Fourth, economic freedom should be returned to the American people - not centralized in Washington. Politician-bureaucrat-lobbyist centered schemes which benefit the few inevitably bring about corruption, political favoritism, and increased poverty for the majority. For long-term economic health, a small business and entrepreneur-focused, pro-growth alternative will reverse the damages done by power driven elites.

Fifth, tax cuts must be paid for with serious cuts in spending. Our current economic predicament was, in large part, caused by problems created by excessive debt. As part of our recovery, we have to return to the path of fiscal responsibility and renew a call for a balanced budget.

With these goals in mind, the following tax cuts should be at the heart of an alternative vision to achieve a fundamental shift from politicians to small business, from lobbyists to entrepreneurs, and from bureaucrats to investors:

A two-year, 50% reduction in the Social Security and Medicare tax for both the employee and the employer. This provision would guarantee that virtually everyone who pays federal taxes (many of whom do not pay income tax but do pay payroll taxes) will have an immediate boost in income and that small businesses will see a dramatic increase in available cash to hire more people or make investments for the future. This reduction would also help the cash flow problems of state and local governments, which also have to pay the employer's match.

In the present economy, most businesses cannot afford to give their employees a pay raise.
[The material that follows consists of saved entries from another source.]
File: config.mk
export PLATFORM = sky130hd
export DESIGN_NAME = my_bist_engine
export DESIGN_NICKNAME = d
export VERILOG_FILES = /design/src/rtl/bist_pkg.sv /design/src/rtl/bist_misr.sv /design/src/rtl/my_bist_engine.sv
export SDC_FILE = /design/constraint.sdc
export NUM_CORES = 1
export LEC_CHECK = 0
export CAP_MARGIN = 20
export CORE_MARGIN = 2
export CORE_UTILIZATION = 45
export DETAILED_ROUTE_END_ITERATION = 7
export GPL_TIMING_DRIVEN = 0
export PLACE_DENSITY = 0.72
export SLEW_MARGIN = 25
export SYNTH_ARGS = -nofsm -noshare
export SYNTH_HDL_FRONTEND = slang
export SYNTH_SLANG_ARGS = --single-unit
export TNS_END_PERCENT = 50
File: constraint.sdc
create_clock -name clk -period 2.8 [get_ports clk]
set_input_delay 0.42 -clock clk [delete_from_list [all_inputs] [get_ports clk]]
set_output_delay 0.42 -clock clk [all_outputs]
set_load 0.02 [all_outputs]
File: src/rtl/bist_pkg.sv
// Shared types and x2-default constants for the benchmark BIST engine.
package bist_pkg;

    typedef enum logic [1:0] {
        ST_IDLE  = 2'd0,
        ST_RUN   = 2'd1,
        ST_DRAIN = 2'd2,
        ST_DONE  = 2'd3
    } bist_state_e;

    localparam int              X2_PAT_W     = 10;
    localparam int              X2_RSP_W     = 7;
    localparam int              X2_SIG_W     = 16;
    localparam logic [9:0]      X2_LFSR_TAPS = 10'h240;
    localparam logic [9:0]      X2_LFSR_SEED = 10'h001;
    localparam logic [15:0]     X2_MISR_TAPS = 16'hB400;
    localparam logic [15:0]     X2_MISR_SEED = 16'h0000;

    localparam int              RSP_LAT_MAX  = 3;

    function automatic int max_rsp_lat();
        return RSP_LAT_MAX;
    endfunction

endpackage

File: src/rtl/bist_misr.sv
// Multiple-input signature register: load has priority over a compaction step.
module bist_misr
    import bist_pkg::*;
#(
    parameter int               SIG_W     = X2_SIG_W,
    parameter int               RSP_W     = X2_RSP_W,
    parameter logic [SIG_W-1:0] MISR_TAPS = X2_MISR_TAPS,
    parameter logic [SIG_W-1:0] MISR_SEED = X2_MISR_SEED
) (
    input  logic             clk,
    input  logic             rst_n,
    input  logic             en,
    input  logic             load,
    input  logic [RSP_W-1:0] rsp,
    output logic [SIG_W-1:0] sig
);

    logic [SIG_W-1:0] r_sig;
    logic [SIG_W-1:0] w_sig_nxt;

    function automatic logic misr_fb(input logic [SIG_W-1:0] s);
        return ^(s & MISR_TAPS);
    endfunction

    // Next signature value for a tagged cycle.
    always_comb begin
        w_sig_nxt = {r_sig[SIG_W-2:0], misr_fb(r_sig)} ^ SIG_W'(rsp);
    end

    // Signature register.
    always_ff @(posedge clk or negedge rst_n) begin
        if (!rst_n) begin
            r_sig <= MISR_SEED;
        end else if (load) begin
            r_sig <= MISR_SEED;
        end else if (en) begin
            r_sig <= w_sig_nxt;
        end
    end

    assign sig = r_sig;

endmodule

// rtl/my_bist_engine.sv
// BIST engine: drives all-zero then a maximal LFSR sequence onto a benchmark and
// compacts its responses (after RSP_LAT cycles) into a MISR signature.
module my_bist_engine
    import bist_pkg::*;
#(
    parameter int               PAT_W     = X2_PAT_W,
    parameter int               RSP_W     = X2_RSP_W,
    parameter int               SIG_W     = X2_SIG_W,
    parameter logic [PAT_W-1:0] LFSR_TAPS = X2_LFSR_TAPS,
    parameter logic [PAT_W-1:0] LFSR_SEED = X2_LFSR_SEED,
    parameter logic [SIG_W-1:0] MISR_TAPS = X2_MISR_TAPS,
    parameter logic [SIG_W-1:0] MISR_SEED = X2_MISR_SEED,
    parameter int               RSP_LAT   = 0
) (
    input  logic             clk,
    input  logic             rst_n,
    input  logic             start,
    input  logic             abort,
    output logic [PAT_W-1:0] pat_o,
    input  logic [RSP_W-1:0] rsp_i,
    output logic             busy,
    output logic             done,
    output logic [SIG_W-1:0] signature
);

    localparam logic [PAT_W:0] LAST_IDX  = {1'b0, {PAT_W{1'b1}}};
    localparam logic [PAT_W:0] DRAIN_END = LAST_IDX + (PAT_W+1)'(RSP_LAT);

    bist_state_e      r_state;
    bist_state_e      w_state_nxt;
    logic [PAT_W-1:0] r_lfsr;
    logic [PAT_W-1:0] r_pat;
    logic [PAT_W:0]   r_cnt;
    logic             r_busy;
    logic             r_done;
    logic             w_run;
    logic             w_load;
    logic             w_advance;
    logic             w_cnt_inc;
    logic             w_busy_nxt;
    logic             w_done_nxt;
    logic             w_tag_out;
    logic             w_absorb;
    logic [SIG_W-1:0] w_sig;

    function automatic logic [PAT_W-1:0] lfsr_step(input logic [PAT_W-1:0] s);
        return {s[PAT_W-2:0], ^(s & LFSR_TAPS)};
    endfunction

    // State register.
    always_ff @(posedge clk or negedge rst_n) begin
        if (!rst_n) begin
            r_state <= ST_IDLE;
        end else begin
            r_state <= w_state_nxt;
        end
    end

    // Next-state logic; abort overrides everything, including start.
    always_comb begin
        w_state_nxt = r_state;
        if (abort) begin
            w_state_nxt = ST_IDLE;
        end else begin
            case (r_state)
                ST_IDLE: begin
                    if (start) w_state_nxt = ST_RUN;
                    else       w_state_nxt = ST_IDLE;
                end
                ST_RUN: begin
                    if (r_cnt == LAST_IDX) w_state_nxt = (RSP_LAT == 0) ? ST_DONE : ST_DRAIN;
                    else                   w_state_nxt = ST_RUN;
                end
                ST_DRAIN: begin
                    if (r_cnt == DRAIN_END) w_state_nxt = ST_DONE;
                    else                    w_state_nxt = ST_DRAIN;
                end
                ST_DONE: begin
                    if (start) w_state_nxt = ST_RUN;
                    else       w_state_nxt = ST_DONE;
                end
                default: w_state_nxt = ST_IDLE;
            endcase
        end
    end

    // Control decode for the datapath and the next registered outputs.
    always_comb begin
        w_run     = (r_state == ST_RUN);
        w_load    = 1'b0;
        w_advance = 1'b0;
        w_cnt_inc = 1'b0;
        if (abort) begin
            w_load    = 1'b0;
            w_advance = 1'b0;
            w_cnt_inc = 1'b0;
        end else begin
            w_load    = start && ((r_state == ST_IDLE) || (r_state == ST_DONE));
            w_advance = w_run && (r_cnt != LAST_IDX);
            w_cnt_inc = w_run || (r_state == ST_DRAIN);
        end
        w_busy_nxt = (w_state_nxt == ST_RUN) || (w_state_nxt == ST_DRAIN);
        w_done_nxt = (w_state_nxt == ST_DONE);
    end

    // Pattern source: r_lfsr always holds the pattern to be driven next.
    always_ff @(posedge clk or negedge rst_n) begin
        if (!rst_n) begin
            r_lfsr <= LFSR_SEED;
            r_pat  <= '0;
            r_cnt  <= '0;
        end else if (w_load) begin
            r_lfsr <= LFSR_SEED;
            r_pat  <= '0;
            r_cnt  <= '0;
        end else if (abort) begin
            r_pat  <= '0;
        end else begin
            if (w_advance) begin
                r_pat  <= r_lfsr;
                r_lfsr <= lfsr_step(r_lfsr);
            end
            if (w_cnt_inc) begin
                r_cnt <= r_cnt + {{PAT_W{1'b0}}, 1'b1};
            end
        end
    end

    // Registered status outputs.
    always_ff @(posedge clk or negedge rst_n) begin
        if (!rst_n) begin
            r_busy <= 1'b0;
            r_done <= 1'b0;
        end else begin
            r_busy <= w_busy_nxt;
            r_done <= w_done_nxt;
        end
    end

    generate
        if (RSP_LAT == 0) begin : g_no_lat
            assign w_tag_out = w_run;
        end else begin : g_lat
            logic [RSP_LAT-1:0] r_tag;

            // Valid-tag delay line aligning the MISR with the delayed responses.
            always_ff @(posedge clk or negedge rst_n) begin
                if (!rst_n) begin
                    r_tag <= '0;
                end else if (abort) begin
                    r_tag <= '0;
                end else begin
                    r_tag[0] <= w_run;
                    for (int i = 1; i < RSP_LAT; i++) begin
                        r_tag[i] <= r_tag[i-1];
                    end
                end
            end

            assign w_tag_out = r_tag[RSP_LAT-1];
        end
    endgenerate

    // A response arriving on the abort edge belongs to a cancelled run and is dropped.
    assign w_absorb = w_tag_out & ~abort;

    bist_misr #(
        .SIG_W     (SIG_W),
        .RSP_W     (RSP_W),
        .MISR_TAPS (MISR_TAPS),
        .MISR_SEED (MISR_SEED)
    ) u_misr (
        .clk   (clk),
        .rst_n (rst_n),
        .en    (w_absorb),
        .load  (w_load),
        .rsp   (rsp_i),
        .sig   (w_sig)
    );

    assign pat_o     = r_pat;
    assign busy      = r_busy;
    assign done      = r_done;
    assign signature = w_sig;

endmodule

==> impl_metrics.ini, run 1 <==
[placement]
hpwlAfterDp_mm = 2.98
postPlaceCellArea_mm2 = 0.00274
place_ws_ns = 0.716
dp.cells = 299
io_buffer_count = 37
gp_congestion = 0.817

[floorplanning]
num_io_pins = 39
dieArea_mm2 = 0.00568
num_rows = 25
die_h_um = 75.4
coreArea_mm2 = 0.00482
start_util_pct = 47.6
dieWidth_um = 75.4

[logic_synthesis]
synthFlopType = dfrtp_1
synth_fp_nets = 212
yosysWarnings = 0
synthesis.area_mm2 = 0.00229
ys_seq_elements = 51
synth.most_common_cell = dfrtp_1
async_flop_share_pct = 100
ys_top_cells_by_count = dfrtp_1 (50), nand2_1 (24), a22o_1 (23)
synthCells = 195
synth.avg_cell_area_um2 = 11.7
ys_seq_area_share_pct = 55.8
yosysTopAreaCellShare_pct = 54.6
yosys-top-cells-area = dfrtp_1 (55%), a22o_1 (8.8%), xnor2_1 (5.4%), nand2_1 (3.9%), o2bb2ai_1 (3.4%)
synth_top_cell_by_area = dfrtp_1
synth_edf_count = 0
synthDistinctLibCells = 39

[run_status]
status = finished, final reports clean

[worst_setup_path]
r2r.worst_path.cells = 6
r2r_setup_slack_ns = 0.73
required_ns = 2.99
startpoint_type = flop
r2r-end = busy
end_kind = flop
worst-setup-path-type = flop to flop
r2r-start = r_cnt[0]
arrival_ns = 2.26
crit_fanout = 5

[cts]
cts_sinks = 51
post-cts-setup-buffers = 0
clockBufferDepth = 2
cts_tree = done
cts_resized = 0
cts_buffers = 5
cts-root-buf = clkbuf_8
hold_buffers = 0
clkLatencyLatePin_ns = 0.30
clkTransAtPathRegs_ns = 0.09
h-tree-depth = 2

[global_route]
grt.overflow.total = 0
met1_usage_pct = 23.5
gr-usage-all-layers_pct = 16.7
grt_first_pass_wirelength_mm = 7.09
top_usage_layer = met2
antenna_found_initial = 0
grt_max_degree = 52
first_global_vias = 1486
grt_util_met2_pct = 25.3
use_met3_pct = 3.97

[flow_run]
cap_violations = 0

[cells_and_area]
diodes = 0
multi_input_area_um2 = 933
area_growth_pct = 23.4
layout.area.seq_mm2 = 0.00128
instances_no_fill = 307
fillCellCount = 418
fin_util_pct = 58.7
drive_gt1_share_pct = 9.17
design_area_mm2 = 0.00283
nets = 256

[routing]
dr_total_vias = 1610
routed_wl_mm = 4.21
wl_per_cell_um = 13.7
ant_nets = 0
drt_iter0_drc = 51
first_pass_iters = 4
vias_per_cell = 5.24
drc = 0

[sta]
period_share_pct = 73.8
whs_ns = 0.120
relSlewSlack_pct = 59.4
tightest_slew_ns = 0.609
setup_violations = 0
max_freq_ghz = 0.484
fin_skew_ns = 0.00689
hold_viol = 0
drv_slew = 0
finalSetupTns_ns = 0
rsz0062_at_grt = no
setup_slack_ns = 0.734
min_period_ns = 2.07

[pwr]
p_leak_nw = 1.21
p_total_mw = 1.42
p_per_area_mw_per_mm2 = 504
ir_worst_vdd_v = 0.000276

[worst_hold_path]
min_path_type = input port to asynchronous set/reset pin
## critical path, stage by stage (launching register included)
cell       delay (ns)
dfrtp_1          0.39
ha_1             0.22
nand2_1          0.16
nor4_4           0.38
a2111oi_0        0.17
a211oi_1         0.35
ha_1             0.29
## layer usage
metal | share of wire, % | routed length [um]
met1 | 50 | 2130
met2 | 43 | 1820
met3 | 4.8 | 202
met4 | 1.6 | 68
met5 | 0 | 0
## cell type report
| type | instances | area share, % |
|---|---|---|
| clock buffer | 6 | 2.57 |
| multi-input combinational | 129 | 33.0 |
| timing repair buffer | 37 | 13.0 |
| inverter | 6 | 0.796 |
| buffer | 9 | 2.04 |
| tap | 67 | 2.96 |
| sequential | 51 | 45.2 |
| clock inverter | 2 | 0.442 |
## sequential cells by signal (all words and copies together), names as in the netlist
name / flops
pat_o: 10
done: 1
u_misr.sig: 16
r_cnt: 11
busy: 1
r_state: 2
r_lfsr: 10
## report_power, final
group / switching (mW) / internal, mW
Sequential: 0.0309 / 0.773
Clock: 0.235 / 0.175
Combinational: 0.117 / 0.0945
Total: 0.383 / 1.04
## cell families after synthesis
group	synth area share (%)
AOI/OAI and AO/OA	19.0
and+or+nand+nor	11.9
DFF	55.8
xor gates and xnor gates	5.73
buffers and inverters	3.50
adders and majority gates	3.28
muxes	0.928
## layout by cell type, fill, tap and decap left out, drive strengths merged, types with 3 or more instances in the layout
master	n
a22o	23
buf	8
clkbuf	8
clkdlybuf4s50	36
dfrtp	50
ha	6
inv	6
nand2	25
nand3	3
nor2	8
nor2b	3
nor3	5
nor4	3
o21ai	12
o2bb2ai	9
xnor2	14
## worst max-delay path by stage
stage                   from             end  slack (ns)  cells past startpoint
floorplan           r_cnt[0]            busy         1.0                      6
global placement       rst_n        pat_o[1]       -0.20                      1
detailed placement     start  u_misr.sig[14]        0.72                      5
CTS                 r_cnt[0]            busy        0.74                      6
global route        r_cnt[0]            busy        0.58                      6
finish              r_cnt[0]            busy        0.73                      6
Power figures use the tool's default switching activity.
==> run 2: changes to the inputs <==
--- a/config.mk
+++ b/config.mk
@@ -10,7 +10,7 @@
 export CORE_UTILIZATION = 45
 export DETAILED_ROUTE_END_ITERATION = 7
 export GPL_TIMING_DRIVEN = 0
-export PLACE_DENSITY = 0.72
+export PLACE_DENSITY = 0.75
 export SLEW_MARGIN = 25
 export SYNTH_ARGS = -nofsm -noshare
 export SYNTH_HDL_FRONTEND = slang
==> constraint.sdc (replaced) <==
create_clock -name clk -period 1.9 [get_ports clk]
set_input_delay 0.285 -clock clk [delete_from_list [all_inputs] [get_ports clk]]
set_output_delay 0.285 -clock clk [all_outputs]
set_load 0.02 [all_outputs]
==> impl_metrics.ini, run 2 (same netlist as run 1, synthesis figures left out) <==
[placement]
gp_congestion = 0.749
place_ws_ns = -0.132
io_buffer_count = 37
hpwlAfterDp_mm = 2.98

[worst_setup_path]
startpoint_type = flop
required_ns = 2.10
path_cells = inv_1, ha_1, buf_4, nor2b_2, o21ai_4, a21o_1, buf_6, a22o_1
r2r-start = r_state[1]
r2r-end = r_lfsr[1]
crit_path_top_delay_cell = dfrtp_1
crit_path_end = r_lfsr[1]
end_kind = flop
startpoint = r_state[1]
crit_fanout = 10
r2r_setup_slack_ns = 0.08
r2r.worst_path.cells = 8
arrival_ns = 2.02
worst-setup-path-type = flop to flop
cpPeakStageDelay_ns = 0.40

[cts]
clkLatencyLatePin_ns = 0.30
clockBufferDepth = 2
cts_tree = done
h-tree-depth = 2
cts_buffers = 5
cts_sinks = 51
clkTransAtPathRegs_ns = 0.08
cts-root-buf = clkbuf_8

[global_route]
gr-usage-all-layers_pct = 17.3
antenna_found_initial = 0
grt.overflow.total = 0
first_global_vias = 1557
grt_max_degree = 52
grt_first_pass_wirelength_mm = 7.31

[cells_and_area]
fin_util_pct = 61.0
multi_input_area_um2 = 976
final_cell_mix = dfrtp_1 (49), clkdlybuf4s50_1 (36), nand2_1 (23), a22o_1 (23), xnor2_1 (14)
final_common_cell = dfrtp_1
layout.area.seq_mm2 = 0.00128
largest_reg_flops = 16
drive_gt1_share_pct = 13.6
fillCellCount = 409
area_growth_pct = 28.2
diodes = 0
nets = 260

[pwr]
p_per_area_mw_per_mm2 = 764
ir_worst_vdd_v = 0.000414
p_leak_nw = 1.26

[sta]
tightest_slew_ns = 0.619
relSlewSlack_pct = 58.7
max_freq_ghz = 0.550
fin_skew_ns = 0.00442
hold_viol = 17
drv_slew = 0
whs_ns = -0.0257
setup_slack_ns = 0.0822
rsz0062_at_grt = yes
setup_violations = 0
period_share_pct = 95.7
min_period_ns = 1.82

[floorplanning]
die_h_um = 75.4
dieArea_mm2 = 0.00568
num_io_pins = 39
coreArea_mm2 = 0.00482
num_rows = 25
dieWidth_um = 75.4
start_util_pct = 47.6

[routing]
top_layer = met4
first_pass_iters = 4
routed_wl_mm = 4.41
drc = 0
wl_met1_mm = 2.14
wl_met2_mm = 1.94
vias_per_cell = 5.38
dr_total_vias = 1667
wl_per_cell_um = 14.2
drt_iter0_drc = 91
ant_nets = 0
detailroute.wirelength.met3_um = 238

[worst_hold_path]
min_path_type = input port to asynchronous set/reset pin

[flow_run]
cap_violations = 0

[run_status]
violations = hold timing
status = finished with violations
-- run 2: area by class of cell --
| type | instances | area share [%] |
|---|---|---|
| multi-input cells | 129 | 33.2 |
| well taps | 67 | 2.85 |
| plain buffers | 8 | 1.87 |
| clock inverters | 1 | 1.02 |
| clock buffers | 6 | 2.47 |
| repair buffers | 42 | 14.2 |
| flip-flops and latches | 51 | 43.5 |
| inverters | 6 | 0.767 |
-- run 2: how the worst min path moves through the flow --
stage	start	endpoint	slack (ns)
3_5_place_dp	rst_n	u_misr.sig[12]	0.35
5_1_grt	rst_n	u_misr.sig[12]	0.04
6_report	rst_n	u_misr.sig[12]	-0.03
2_1_floorplan	rst_n	busy	-0.01
3_3_place_gp	r_lfsr[5]	pat_o[5]	0.50
4_1_cts	rst_n	u_misr.sig[12]	0.008
-- run 2: routing by layer --
metal	GRT usage [%]	vias to the layer above
li1	-	795
met1	24.2	820
met2	25.9	43
met3	4.63	9
met4	7.02	0
met5	0	-
-- run 2: what timing repair did --
| action | in CTS | in global routing |
|---|---|---|
| hold buffers | 0 | 0 |
| buffers inserted | 3 | 2 |
| gates resized for setup | 2 | 11 |
| setup endpoints to repair | 31 | 38 |
| pin swaps | 2 | 2 |
-- run 2: worst max-delay path: cells and delay by family (launching register included) --
kind / cells / cell delay [ns]
compound gates: 3 / 0.49
flops: 1 / 0.40
buf+inv: 3 / 0.39
fa+ha+maj: 1 / 0.22
simple gates: 1 / 0.20
-- run 2: stage by stage --
| step | instance area [um^2] | power (mW) | setup TNS (ns) | std cells | hold WS [ns] |
|---|---|---|---|---|---|
| after CTS | 2890 | 2.25 | 0 | 309 | 0.00836 |
| after detailed placement | 2740 | 1.52 | -1.60 | 299 | 0.349 |
| after floorplan | 2290 | 1.38 | 0 | 195 | -0.0106 |
| after global routing | 2940 | 2.35 | -0.191 | 310 | 0.0430 |
| final | 2940 | 2.24 | 0 | 310 | -0.0257 |
| after global placement | 2750 | 1.52 | -48.85 | 299 | 0.501 |
-- run 2: power by group --
| part | internal [mW] | total [mW] | leakage (nW) | switching, mW |
|---|---|---|---|---|
| clock | 0.386 | 0.721 | 0.0513 | 0.335 |
| combinational | 0.153 | 0.336 | 0.507 | 0.182 |
| sequential | 1.14 | 1.19 | 0.698 | 0.0477 |
| total | 1.68 | 2.24 | 1.26 | 0.565 |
This will give every employee a boost in take-home pay and help them and their families through this difficult time.

The revenue loss to the Social Security and Medicare Trust Funds would be transferred from the general fund (a better use for the money than the TARP funds or the $787 billion stimulus package – only 10 percent of which has so far been spent).

Permanently match the Chinese capital gains rate, which is zero. This is the rate Alan Greenspan testified in the late1970s was best for economic growth. It is also a relatively inexpensive thing to do in the current economy because people are going to have smaller gains.

Match the Irish corporate tax rate of 12.5%. America has had the highest corporate tax system in the world (if you combine federal and state taxes). Moving to a 12.5% corporate tax rate and combining it with zero capital gains will make America the most desirable economy in the world in which to invest.

Eliminate the death tax permanently. Inheritance is the most powerful accumulator of capital and eliminating the death tax has been consistently supported by over 75% of the American people. Remember: taxes have already been paid on this money. It is fundamentally immoral for a person to have to visit the funeral home and the IRS in the same week.

Give President Obama the Opportunity to Keep His Word. Adopt the best of the small business tax proposals announced by candidate Obama in October 2008 and forgotten by the Obama Administration in 2009.

Similar ideas implemented by the state legislature will help to improve Iowa’s economy as well. A recently published study by the American Legislative Exchange Council showed that Iowa ranked 46th in competitiveness among the 50 states, and 35th in relationship of policies to performance. By improving the tax and regulatory framework, especially when compared to states that border Iowa, we can vastly improve the state’s finances, position the state for economic growth, add jobs, and improve the lives of citizens.